Op 7 april 2023 heeft de Rechtbank Zeeland-West-Brabant uitspraak gedaan in een strafzaak tegen een verdachte die zich schuldig heeft gemaakt aan drie bedreigingen van hulpverleners van Traverse en twee vernielingen van politiegoederen. De rechtbank oordeelde dat de formele vereisten voor de oplegging van de ISD-maatregel waren voldaan, maar dat niet voldoende duidelijk was of alle mogelijkheden waren uitgeput om de recidive van de verdachte te beëindigen. Daarom werd geen ISD-maatregel opgelegd, maar een gevangenisstraf gelijk aan het voorarrest, met een voorwaardelijke gevangenisstraf van dertig dagen en een proeftijd van twee jaar, met als bijzondere voorwaarde reclasseringstoezicht.

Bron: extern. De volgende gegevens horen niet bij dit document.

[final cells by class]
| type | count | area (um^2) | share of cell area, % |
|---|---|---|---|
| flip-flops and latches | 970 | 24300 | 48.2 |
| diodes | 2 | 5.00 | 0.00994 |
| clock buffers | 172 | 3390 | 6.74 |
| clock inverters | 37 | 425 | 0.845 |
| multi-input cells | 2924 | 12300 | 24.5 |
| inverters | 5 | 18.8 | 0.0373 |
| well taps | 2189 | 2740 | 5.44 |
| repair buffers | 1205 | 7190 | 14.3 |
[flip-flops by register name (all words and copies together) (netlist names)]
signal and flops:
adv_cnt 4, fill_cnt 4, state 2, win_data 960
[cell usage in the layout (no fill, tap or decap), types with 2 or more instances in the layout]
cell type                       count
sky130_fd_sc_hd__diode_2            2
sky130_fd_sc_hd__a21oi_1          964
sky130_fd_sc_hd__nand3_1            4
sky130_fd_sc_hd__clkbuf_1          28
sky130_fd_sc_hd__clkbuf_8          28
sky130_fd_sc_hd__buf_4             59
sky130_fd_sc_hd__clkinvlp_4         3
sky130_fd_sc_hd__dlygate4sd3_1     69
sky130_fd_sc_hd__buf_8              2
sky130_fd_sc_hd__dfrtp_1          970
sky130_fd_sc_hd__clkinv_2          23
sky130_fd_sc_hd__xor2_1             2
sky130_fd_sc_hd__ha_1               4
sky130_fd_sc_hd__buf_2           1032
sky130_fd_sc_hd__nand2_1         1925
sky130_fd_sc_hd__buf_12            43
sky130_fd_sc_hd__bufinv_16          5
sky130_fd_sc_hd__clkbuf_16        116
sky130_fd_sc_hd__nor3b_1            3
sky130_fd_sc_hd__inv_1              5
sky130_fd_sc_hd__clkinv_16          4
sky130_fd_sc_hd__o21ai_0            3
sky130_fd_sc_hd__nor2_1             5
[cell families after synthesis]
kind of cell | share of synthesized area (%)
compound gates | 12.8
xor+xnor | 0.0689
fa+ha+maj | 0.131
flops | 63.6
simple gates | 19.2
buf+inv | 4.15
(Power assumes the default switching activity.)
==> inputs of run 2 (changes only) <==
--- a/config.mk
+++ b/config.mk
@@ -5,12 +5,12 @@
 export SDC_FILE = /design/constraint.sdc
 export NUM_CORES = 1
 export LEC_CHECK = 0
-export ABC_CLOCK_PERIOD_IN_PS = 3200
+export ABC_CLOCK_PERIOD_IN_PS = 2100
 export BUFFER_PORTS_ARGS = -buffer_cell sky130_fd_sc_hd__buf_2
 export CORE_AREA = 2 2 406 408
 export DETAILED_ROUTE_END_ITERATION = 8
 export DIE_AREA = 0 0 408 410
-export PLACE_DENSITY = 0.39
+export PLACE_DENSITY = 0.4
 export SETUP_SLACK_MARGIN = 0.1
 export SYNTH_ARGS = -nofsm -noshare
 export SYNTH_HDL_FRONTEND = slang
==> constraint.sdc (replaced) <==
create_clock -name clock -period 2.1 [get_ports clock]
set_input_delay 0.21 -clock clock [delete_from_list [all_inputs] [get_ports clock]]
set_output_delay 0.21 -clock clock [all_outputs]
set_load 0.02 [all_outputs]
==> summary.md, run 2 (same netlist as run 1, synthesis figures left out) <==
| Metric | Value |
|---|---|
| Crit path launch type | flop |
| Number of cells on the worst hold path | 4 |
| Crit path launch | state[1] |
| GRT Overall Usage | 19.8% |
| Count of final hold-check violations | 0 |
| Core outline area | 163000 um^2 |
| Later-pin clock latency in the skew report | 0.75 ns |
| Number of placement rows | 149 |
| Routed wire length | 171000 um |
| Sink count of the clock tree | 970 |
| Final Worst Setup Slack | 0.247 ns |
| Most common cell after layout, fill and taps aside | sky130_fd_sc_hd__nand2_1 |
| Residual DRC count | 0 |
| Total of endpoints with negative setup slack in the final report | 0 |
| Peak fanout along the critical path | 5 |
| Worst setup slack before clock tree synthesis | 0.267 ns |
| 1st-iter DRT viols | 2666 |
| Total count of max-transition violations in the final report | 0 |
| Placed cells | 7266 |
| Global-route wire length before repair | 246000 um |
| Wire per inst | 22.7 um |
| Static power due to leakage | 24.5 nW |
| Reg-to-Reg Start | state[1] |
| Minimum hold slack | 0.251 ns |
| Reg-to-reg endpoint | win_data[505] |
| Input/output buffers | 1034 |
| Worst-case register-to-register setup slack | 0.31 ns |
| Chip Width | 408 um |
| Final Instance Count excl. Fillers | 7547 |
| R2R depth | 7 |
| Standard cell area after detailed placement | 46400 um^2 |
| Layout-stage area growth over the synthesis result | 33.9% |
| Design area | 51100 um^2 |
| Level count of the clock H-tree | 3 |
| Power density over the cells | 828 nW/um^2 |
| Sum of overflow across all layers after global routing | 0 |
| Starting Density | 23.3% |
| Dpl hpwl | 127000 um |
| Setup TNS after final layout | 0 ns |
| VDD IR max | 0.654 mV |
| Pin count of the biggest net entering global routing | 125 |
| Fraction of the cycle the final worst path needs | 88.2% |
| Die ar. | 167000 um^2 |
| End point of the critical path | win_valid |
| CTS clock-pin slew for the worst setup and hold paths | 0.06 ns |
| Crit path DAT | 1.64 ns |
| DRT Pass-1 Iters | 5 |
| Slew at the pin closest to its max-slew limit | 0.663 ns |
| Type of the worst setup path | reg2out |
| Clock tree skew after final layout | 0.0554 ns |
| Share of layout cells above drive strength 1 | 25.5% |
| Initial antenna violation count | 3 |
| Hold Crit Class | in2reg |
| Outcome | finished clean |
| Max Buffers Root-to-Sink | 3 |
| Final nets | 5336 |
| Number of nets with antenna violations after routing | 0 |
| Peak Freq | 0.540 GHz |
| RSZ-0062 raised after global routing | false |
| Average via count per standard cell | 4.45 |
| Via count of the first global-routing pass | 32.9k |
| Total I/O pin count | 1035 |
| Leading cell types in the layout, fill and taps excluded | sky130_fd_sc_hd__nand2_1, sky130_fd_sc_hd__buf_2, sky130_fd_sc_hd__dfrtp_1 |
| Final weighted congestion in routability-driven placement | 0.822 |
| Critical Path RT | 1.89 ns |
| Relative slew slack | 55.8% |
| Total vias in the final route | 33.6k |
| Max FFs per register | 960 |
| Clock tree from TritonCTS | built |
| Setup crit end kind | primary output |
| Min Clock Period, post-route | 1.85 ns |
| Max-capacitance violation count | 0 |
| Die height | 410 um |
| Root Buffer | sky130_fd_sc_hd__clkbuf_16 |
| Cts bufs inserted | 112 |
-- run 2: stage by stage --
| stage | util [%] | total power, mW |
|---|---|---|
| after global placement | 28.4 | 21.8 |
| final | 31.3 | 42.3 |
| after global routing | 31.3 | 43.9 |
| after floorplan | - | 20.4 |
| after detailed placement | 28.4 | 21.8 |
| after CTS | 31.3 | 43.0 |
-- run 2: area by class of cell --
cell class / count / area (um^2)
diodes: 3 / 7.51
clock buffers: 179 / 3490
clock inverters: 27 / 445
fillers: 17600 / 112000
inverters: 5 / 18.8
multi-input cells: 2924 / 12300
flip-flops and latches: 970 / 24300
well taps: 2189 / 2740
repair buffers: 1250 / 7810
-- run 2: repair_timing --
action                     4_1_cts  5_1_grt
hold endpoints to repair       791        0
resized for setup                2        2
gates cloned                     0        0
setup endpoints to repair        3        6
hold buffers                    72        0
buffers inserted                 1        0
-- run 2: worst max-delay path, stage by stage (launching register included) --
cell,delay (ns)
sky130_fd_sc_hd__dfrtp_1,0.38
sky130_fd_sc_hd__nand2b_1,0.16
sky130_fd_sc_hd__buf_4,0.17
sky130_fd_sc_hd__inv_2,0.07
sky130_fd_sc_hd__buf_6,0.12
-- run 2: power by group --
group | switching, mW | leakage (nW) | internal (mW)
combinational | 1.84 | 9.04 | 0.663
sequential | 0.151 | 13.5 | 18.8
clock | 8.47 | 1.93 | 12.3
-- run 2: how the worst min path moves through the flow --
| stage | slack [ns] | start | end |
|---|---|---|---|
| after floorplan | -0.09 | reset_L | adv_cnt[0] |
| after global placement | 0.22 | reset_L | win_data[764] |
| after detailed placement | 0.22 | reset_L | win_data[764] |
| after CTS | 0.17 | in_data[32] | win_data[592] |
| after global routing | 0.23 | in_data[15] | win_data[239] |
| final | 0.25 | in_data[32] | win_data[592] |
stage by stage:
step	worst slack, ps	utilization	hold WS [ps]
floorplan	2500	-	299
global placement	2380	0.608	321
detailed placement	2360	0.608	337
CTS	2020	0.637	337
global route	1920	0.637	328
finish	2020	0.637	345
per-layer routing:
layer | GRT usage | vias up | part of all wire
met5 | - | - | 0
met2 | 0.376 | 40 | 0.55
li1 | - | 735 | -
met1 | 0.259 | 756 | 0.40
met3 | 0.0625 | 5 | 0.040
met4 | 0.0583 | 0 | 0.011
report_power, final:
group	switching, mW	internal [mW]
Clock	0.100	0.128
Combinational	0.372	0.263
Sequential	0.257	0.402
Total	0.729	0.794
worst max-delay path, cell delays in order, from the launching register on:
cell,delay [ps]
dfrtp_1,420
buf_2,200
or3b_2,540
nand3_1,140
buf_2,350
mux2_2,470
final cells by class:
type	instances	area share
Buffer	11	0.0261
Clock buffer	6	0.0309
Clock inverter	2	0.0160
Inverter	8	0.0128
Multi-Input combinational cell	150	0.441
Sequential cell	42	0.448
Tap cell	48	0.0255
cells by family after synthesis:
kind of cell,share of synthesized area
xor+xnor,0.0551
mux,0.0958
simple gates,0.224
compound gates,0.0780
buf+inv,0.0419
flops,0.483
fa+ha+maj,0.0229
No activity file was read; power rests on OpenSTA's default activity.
==> config.mk <==
export PLATFORM = sky130hd
export DESIGN_NAME = cpu_out_display
export DESIGN_NICKNAME = d
export VERILOG_FILES = /design/src/rtl/aeolus_display_pkg.sv /design/src/rtl/cpu_out_display_seg7_decode.sv /design/src/rtl/cpu_out_display.sv
export SDC_FILE = /design/constraint.sdc
export NUM_CORES = 1
export LEC_CHECK = 0
export BUFFER_PORTS_ARGS = -buffer_cell sky130_fd_sc_hd__buf_2
export CORE_AREA = 2 2 96 98
export DETAILED_ROUTE_END_ITERATION = 8
export DIE_AREA = 0 0 98 100
export GPL_ROUTABILITY_DRIVEN = 0
export GPL_TIMING_DRIVEN = 0
export SETUP_SLACK_MARGIN = 0.05
export SLEW_MARGIN = 30
export SYNTH_ARGS = -nofsm -noshare
export SYNTH_HDL_FRONTEND = slang
export SYNTH_SLANG_ARGS = --single-unit
==> constraint.sdc <==
create_clock -name boardCLK -period 5.4 [get_ports boardCLK]
set_input_delay 0.27 -clock boardCLK [delete_from_list [all_inputs] [get_ports boardCLK]]
set_output_delay 0.27 -clock boardCLK [all_outputs]
set_load 0.02 [all_outputs]
==> src/rtl/aeolus_display_pkg.sv <==
// Shared definitions for the Aeolus CPU output display stage.
// Holds the converter FSM state encoding, display widths, active-low
// seven-segment codes ({g,f,e,d,c,b,a}) and the double-dabble step helper.
package aeolus_display_pkg;

  localparam int DATA_W  = 8;
  localparam int BCD_W   = 12;
  localparam int SHIFT_W = BCD_W + DATA_W;

  typedef enum logic [1:0] {
    IDLE  = 2'd0,
    SHIFT = 2'd1,
    DONE  = 2'd2
  } conv_state_e;

  localparam logic [6:0] SEG_BLANK = 7'h7F;
  localparam logic [6:0] SEG_0     = 7'h40;
  localparam logic [6:0] SEG_1     = 7'h79;
  localparam logic [6:0] SEG_2     = 7'h24;
  localparam logic [6:0] SEG_3     = 7'h30;
  localparam logic [6:0] SEG_4     = 7'h19;
  localparam logic [6:0] SEG_5     = 7'h12;
  localparam logic [6:0] SEG_6     = 7'h02;
  localparam logic [6:0] SEG_7     = 7'h78;
  localparam logic [6:0] SEG_8     = 7'h00;
  localparam logic [6:0] SEG_9     = 7'h10;

  // One double-dabble iteration: add 3 to every BCD nibble >= 5, then shift
  // the whole {bcd, binary} register left by one.
  function automatic logic [SHIFT_W-1:0] bcd_step(input logic [SHIFT_W-1:0] s);
    logic [SHIFT_W-1:0] a;
    a = s;
    for (int i = 0; i < BCD_W / 4; i++) begin
      if (a[DATA_W + 4*i +: 4] >= 4'd5)
        a[DATA_W + 4*i +: 4] = a[DATA_W + 4*i +: 4] + 4'd3;
    end
    return {a[SHIFT_W-2:0], 1'b0};
  endfunction

endpackage

==> src/rtl/cpu_out_display_seg7_decode.sv <==
// seg7_decode: combinational BCD nibble to active-low seven-segment code.
// Ports:
//   nibble  in  4  BCD digit 0..9
//   seg     out 7  {g,f,e,d,c,b,a}, active-low; non-decimal codes go blank
module seg7_decode
  import aeolus_display_pkg::*;
(
  input  logic [3:0] nibble,
  output logic [6:0] seg
);

  always_comb begin
    seg = SEG_BLANK;
    case (nibble)
      4'd0: seg = SEG_0;
      4'd1: seg = SEG_1;
      4'd2: seg = SEG_2;
      4'd3: seg = SEG_3;
      4'd4: seg = SEG_4;
      4'd5: seg = SEG_5;
      4'd6: seg = SEG_6;
      4'd7: seg = SEG_7;
      4'd8: seg = SEG_8;
      4'd9: seg = SEG_9;
      default: seg = SEG_BLANK;
    endcase
  end

endmodule

==> src/rtl/cpu_out_display.sv <==
// cpu_out_display: shows the Aeolus CPU 8-bit result as an unsigned decimal
// value on a 4-digit common-anode multiplexed seven-segment display.
// A sequential double-dabble converter refreshes the BCD display registers
// whenever the sampled input changes; a refresh-driven scanner multiplexes
// the digits with leading-zero blanking.
// Ports:
//   boardCLK  in  1  board clock, rising edge
//   reset     in  1  asynchronous active-low reset
//   cpuOut    in  8  CPU result, unsigned binary
//   segments  out 7  {g,f,e,d,c,b,a}, active-low
//   anodes    out 4  digit enables, active-low, bit 0 = ones digit
//   busy      out 1  high while a conversion is in progress
//
// Converter states:
//   state | meaning
//   IDLE  | waiting for in_q to differ from last converted value
//   SHIFT | 8 double-dabble iterations
//   DONE  | latch hundreds/tens/ones into display registers
module cpu_out_display
  import aeolus_display_pkg::*;
#(
  parameter int REFRESH_DIV = 100000
) (
  input  logic       boardCLK,
  input  logic       reset,
  input  logic [7:0] cpuOut,
  output logic [6:0] segments,
  output logic [3:0] anodes,
  output logic       busy
);

  localparam int CNT_W = (REFRESH_DIV > 1) ? $clog2(REFRESH_DIV) : 1;
  localparam logic [CNT_W-1:0] REF_LAST = CNT_W'(REFRESH_DIV - 1);

  logic [DATA_W-1:0]  in_q;
  logic [DATA_W-1:0]  last_val;
  conv_state_e        state;
  logic [SHIFT_W-1:0] shift_reg;
  logic [2:0]         cnt;
  logic [3:0]         hund_q;
  logic [3:0]         tens_q;
  logic [3:0]         ones_q;

  logic [CNT_W-1:0]   ref_cnt;
  logic [1:0]         digit_idx;
  logic [3:0]         digit_nib;
  logic               digit_blank;
  logic [6:0]         seg_code;

  always_ff @(posedge boardCLK or negedge reset) begin
    if (!reset) begin
      in_q <= '0;
    end else begin
      in_q <= cpuOut;
    end
  end

  // Converter FSM. A change of in_q during SHIFT/DONE is not lost: last_val
  // still holds the old value, so IDLE restarts on the following cycle.
  always_ff @(posedge boardCLK or negedge reset) begin
    if (!reset) begin
      state     <= IDLE;
      last_val  <= '0;
      shift_reg <= '0;
      cnt       <= '0;
      hund_q    <= '0;
      tens_q    <= '0;
      ones_q    <= '0;
      busy      <= 1'b0;
    end else begin
      case (state)
        IDLE: begin
          if (in_q != last_val) begin
            shift_reg <= {{BCD_W{1'b0}}, in_q};
            last_val  <= in_q;
            cnt       <= '0;
            state     <= SHIFT;
            busy      <= 1'b1;
          end
        end
        SHIFT: begin
          shift_reg <= bcd_step(shift_reg);
          cnt       <= cnt + 3'd1;
          if (cnt == 3'd7)
            state <= DONE;
        end
        DONE: begin
          hund_q <= shift_reg[SHIFT_W-1 -: 4];
          tens_q <= shift_reg[SHIFT_W-5 -: 4];
          ones_q <= shift_reg[SHIFT_W-9 -: 4];
          state  <= IDLE;
          busy   <= 1'b0;
        end
        default: begin
          state <= IDLE;
          busy  <= 1'b0;
        end
      endcase
    end
  end

  always_ff @(posedge boardCLK or negedge reset) begin
    if (!reset) begin
      ref_cnt   <= '0;
      digit_idx <= '0;
    end else begin
      if (ref_cnt == REF_LAST) begin
        ref_cnt   <= '0;
        digit_idx <= digit_idx + 2'd1;
      end else begin
        ref_cnt <= ref_cnt + CNT_W'(1);
      end
    end
  end

  // Digit mux with leading-zero blanking; digit 3 is never used for 0..255.
  always_comb begin
    digit_nib   = ones_q;
    digit_blank = 1'b0;
    case (digit_idx)
      2'd0: begin
        digit_nib   = ones_q;
        digit_blank = 1'b0;
      end
      2'd1: begin
        digit_nib   = tens_q;
        digit_blank = (hund_q == 4'd0) && (tens_q == 4'd0);
      end
      2'd2: begin
        digit_nib   = hund_q;
        digit_blank = (hund_q == 4'd0);
      end
      default: begin
        digit_nib   = 4'd0;
        digit_blank = 1'b1;
      end
    endcase
  end

  seg7_decode u_seg7_decode (
    .nibble (digit_nib),
    .seg    (seg_code)
  );

  // anodes and segments share one register stage so they always move together.
  always_ff @(posedge boardCLK or negedge reset) begin
    if (!reset) begin
      anodes   <= 4'hF;
      segments <= SEG_BLANK;
    end else begin
      if (digit_blank) begin
        anodes   <= 4'hF;
        segments <= SEG_BLANK;
      end else begin
        anodes   <= ~(4'b0001 << digit_idx);
        segments <= seg_code;
      end
    end
  end

endmodule
==> results.txt <==
Max-cap violations in this run came to 0. The critical path is of the reg2reg type. The hold violation count in the final report is 0. STA classifies the critical path endpoint as a register. The maximum number of pins on one net before global-route repair is 59. Relative to the synthesized area, the layout overhead comes to 15.4%. The power density of the placed cells is between 500 and 600 nW/um2. The HPWL after detailed placement came out at between 4000 and 5000 um. At the later pin of the worst-skew pair, clock insertion delay measures about 0.36 ns. Counting I/O delays and the setup requirement, the final critical path takes approximately 2.4 ns.

The clock tree skew after final layout is about 0.0097 ns. The arrival time at the worst endpoint came out at 2.67 ns. In the final layout, the share of cells above drive strength 1 is 0.197.

The number of flip-flops in the largest register is 20. For this design, the slowest cell found on the critical path is sky130_fd_sc_hd__a222oi_1. The placed standard-cell area came out at 4110 um2. Setup repair after global routing left no endpoint under its margin. STA classifies the critical path startpoint as a register. The average routed wire per standard cell came out at roughly 14 um. Of the synthesized area, sequential elements account for 0.552. The number of DRC violations after detailed-routing iteration 0 is 68. The number of enable flip-flop cells after synthesis came out at 0. Buffers added to address setup during post-CTS repair amount to 0. The remaining global-route overflow is 0.

The buffer type at the clock tree root is sky130_fd_sc_hd__clkbuf_8. The critical path goes through inv_1, ha_1, a222oi_1, a21oi_1, a211oi_1, o21ai_0. TritonCTS built the clock tree. The count of mapped cells out of synthesis came out at 327. The routed layout has 2,525 vias. The total track usage came out at 0.151. The final instance area is 4430 um2. The normalized max-slew margin is 0.428.

The sum of negative setup slack is 0 ns. The cell type with the largest total area after synthesis is sky130_fd_sc_hd__dfrtp_1. The area taken by multi-input logic gates came out at 1640 um2. The final-stage net count came out at approximately 390. Post-CTS repair changed the size of 0 cells. The number of routed nets with antenna violations is 0.

The count of synthesis-stage warnings from yosys came out at 0. The area of the core came out at about 9000 um2. The diode insertion count for antenna repair came out at 0. The peak per-stage delay on the critical path came out at approximately 0.7 ns. The TritonCTS sink count came out at 84. Ranked by total cell area, the synthesized netlist is headed by sky130_fd_sc_hd__dfrtp_1, sky130_fd_sc_hd__dfstp_2, sky130_fd_sc_hd__ha_1. The final-report max-slew violation count came out at 0. The tightest min-delay check is of the in2reg type. Synthesis produced a netlist with a net count of between 300 and 400. Once placement completed, the tool counted placed cells totaling 460. The portion of synthesized cell area occupied by the leading cell type came out at 0.476. The required time of the critical path is roughly 5.7 ns. The floorplan step set the die width to ~98 um. The run finished with clean final reports. The clock input transition at the sequential cells of the worst setup and hold paths is 0.09 ns. Counting along the longest clock path gives a buffer depth of 2. The synthesized area divided by synthesized cell count is between 10 and 15 um2. The total power is roughly 2300 uW. The cell area after synthesis came out at ~3800 um2.

The slew of the pin with the lowest slew margin came out at 0.853 ns. The H-tree level count is 3. The storage element area is 2120 um2. The worst voltage drop across the vdd grid is 0.241 mV.

The utilization of the core after routing came out at 0.498. The via count of the first global-routing pass is about 2,600. The final wirelength came out at around 6800 um. The DRC violation count after routing came out at 0. The maximum frequency from static timing analysis came out at 414 MHz.

The first global-routing pass estimated 11,900 um of wire. The total setup violations reported at the end of the flow is 0. Using the TritonRoute via totals, the vias-per-cell ratio works out to about 5.2. The count of cell types in the netlist is 45. The post-synthesis sequential element count came out at 84. The filler cells instantiated in the layout total roughly 830. The number of buffers added by the clock tree synthesis step is 9.

The count of buffers inserted at the top-level ports is 21. The number of antenna violations at the first check in global routing is 0. The static leakage is 0.00196 uW. In this run the core area contains 35 standard-cell rows. The final standard cell count with taps included and fillers excluded came out at 481.

In this run the count of I/O pins placed on the die edge is 22. The starting density of the core came out at 0.431. The die span in y is ~100 um.

The die outline area is between 9000 and 10,000 um2. The number of iterations in the first detailed-routing pass is 5. The final critical-path share of the clock period is 0.447. The largest driver fanout on the critical path is 6. After synthesis, the share of flip-flops with an asynchronous set or reset is 1.00.

Among all flip-flop cells after synthesis, the most frequent one is sky130_fd_sc_hd__dfrtp_1.
power breakdown:
part	internal, uW	switching, uW
sequential	824	117
clock	356	230
combinational	338	390
total	1520	737
synthesized netlist by cell type, types with 3 or more instances:
library cell and count:
sky130_fd_sc_hd__inv_1 13, sky130_fd_sc_hd__a21oi_1 6, sky130_fd_sc_hd__nor2_1 14, sky130_fd_sc_hd__dfrtp_1 73, sky130_fd_sc_hd__o21ai_0 19, sky130_fd_sc_hd__ha_1 19
sky130_fd_sc_hd__o31ai_1 3, sky130_fd_sc_hd__nand3_1 4, sky130_fd_sc_hd__nand2b_1 5, sky130_fd_sc_hd__nor3_1 3, sky130_fd_sc_hd__clkbuf_1 9, sky130_fd_sc_hd__nand2_1 32
sky130_fd_sc_hd__nor4b_1 3, sky130_fd_sc_hd__nand4_1 6, sky130_fd_sc_hd__a221o_1 7, sky130_fd_sc_hd__xor2_1 7, sky130_fd_sc_hd__mux2i_1 3, sky130_fd_sc_hd__a222oi_1 4
sky130_fd_sc_hd__xnor2_1 20, sky130_fd_sc_hd__o22ai_1 6, sky130_fd_sc_hd__a31oi_1 4, sky130_fd_sc_hd__mux2_2 18, sky130_fd_sc_hd__dfstp_2 11, sky130_fd_sc_hd__and2_1 9
sky130_fd_sc_hd__and4_1 3
timing repair:
item,in CTS,in global routing
setup endpoints to repair,0,0
hold endpoints to repair,28,2
hold buffers,3,2
final timing paths:
kind | start | endpoint | slack [ns] | cells past startpoint
max | digit_idx[0]$_DFFE_PN0N_ | segments[6]$_DFF_PN1_ | 2.98 | 6
min in group asynchronous | reset | shift_reg[15]$_DFFE_PN0P_ | 0.35 | 2
max in group asynchronous | reset | segments[6]$_DFF_PN1_ | 4.46 | 3
min reg2reg | busy$_DFFE_PN0P_ | busy$_DFFE_PN0P_ | 0.48 | 1
max reg2reg | digit_idx[0]$_DFFE_PN0N_ | segments[6]$_DFF_PN1_ | 2.98 | 6
min | cpuOut[1] | in_q[1]$_DFF_PN0_ | 0.02 | 1
placed cells by master (no fill, tap or decap), types with 9 or more instances in the layout:
master                     count
sky130_fd_sc_hd__and2_1        9
sky130_fd_sc_hd__buf_2        20
sky130_fd_sc_hd__clkbuf_1     10
sky130_fd_sc_hd__clkbuf_8      9
sky130_fd_sc_hd__dfrtp_1      73
sky130_fd_sc_hd__dfstp_2      11
sky130_fd_sc_hd__ha_1         19
sky130_fd_sc_hd__inv_1        13
sky130_fd_sc_hd__mux2_2       18
sky130_fd_sc_hd__nand2_1      32
sky130_fd_sc_hd__nor2_1       14
sky130_fd_sc_hd__o21ai_0      19
sky130_fd_sc_hd__xnor2_1      20
stage by stage:
| stage | setup slack (ns) | hold slack [ns] |
|---|---|---|
| final | 2.98 | 0.0218 |
| after global routing | 2.65 | 0.00734 |
| after CTS | 2.95 | 0.000799 |
| after detailed placement | 2.99 | 0.160 |
| after global placement | 3.02 | 0.378 |
| after floorplan | 3.36 | -0.0256 |
worst max-delay path, delay by kind of cell, from the launching register on:
| family | cells | cell delay [ns] |
|---|---|---|
| AOI/OAI and AO/OA | 4 | 1.52 |
| adders and majority gates | 1 | 0.28 |
| DFF | 1 | 0.41 |
| buffers and inverters | 1 | 0.11 |
area by class of cell:
type	instances	area share
Buffer	9	0.00763
Clock buffer	10	0.0288
Clock inverter	6	0.0308
Inverter	13	0.0110
Multi-Input combinational cell	221	0.370
Sequential cell	84	0.478
Tap cell	111	0.0314
Timing Repair Buffer	27	0.0427
per-layer routing:
metal	up-vias	wire, um	GRT usage
met2	34	3200	0.246
met4	0	93	0.0641
met3	10	186	0.0362
met5	-	0	0
met1	1241	3280	0.195
li1	1240	-	-
logic make-up (layout without fill, tap and decap cells):
kind of cell,Yosys count,in the layout,synth area share
buf+inv,22,65,0.0215
fa+ha+maj,19,19,0.0620
flops,84,84,0.552
xor+xnor,27,27,0.0617
mux,22,22,0.0646
compound gates,61,61,0.109
simple gates,92,92,0.129
(Power assumes the default switching activity.)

De zaak werd inhoudelijk behandeld op 24 maart 2023, waarbij de verdachte niet aanwezig was, maar zijn raadsman wel. De officier van justitie, mr. P. Kuipers, en de verdediging hebben hun standpunten gepresenteerd. De rechtbank heeft vastgesteld dat de dagvaarding geldig was en dat de rechtbank bevoegd was. De tenlastelegging omvatte bedreigingen van medewerkers van een zorgorganisatie en vernielingen van goederen van de politie.
De rechtbank heeft de bewijsmiddelen beoordeeld en kwam tot de conclusie dat de bedreigingen en vernielingen wettig en overtuigend bewezen waren. De verdachte heeft zich in een korte periode schuldig gemaakt aan meerdere feiten die getuigen van een gebrek aan respect voor hulpverleners en gezagsdragers. De rechtbank hield rekening met het strafblad van de verdachte en de reclasseringsrapporten, waaruit bleek dat hij eerder met politie en justitie in aanraking was gekomen voor soortgelijke feiten. De rechtbank besloot uiteindelijk tot een gevangenisstraf en stelde voorwaarden aan de voorwaardelijke straf, waaronder toezicht door de reclassering.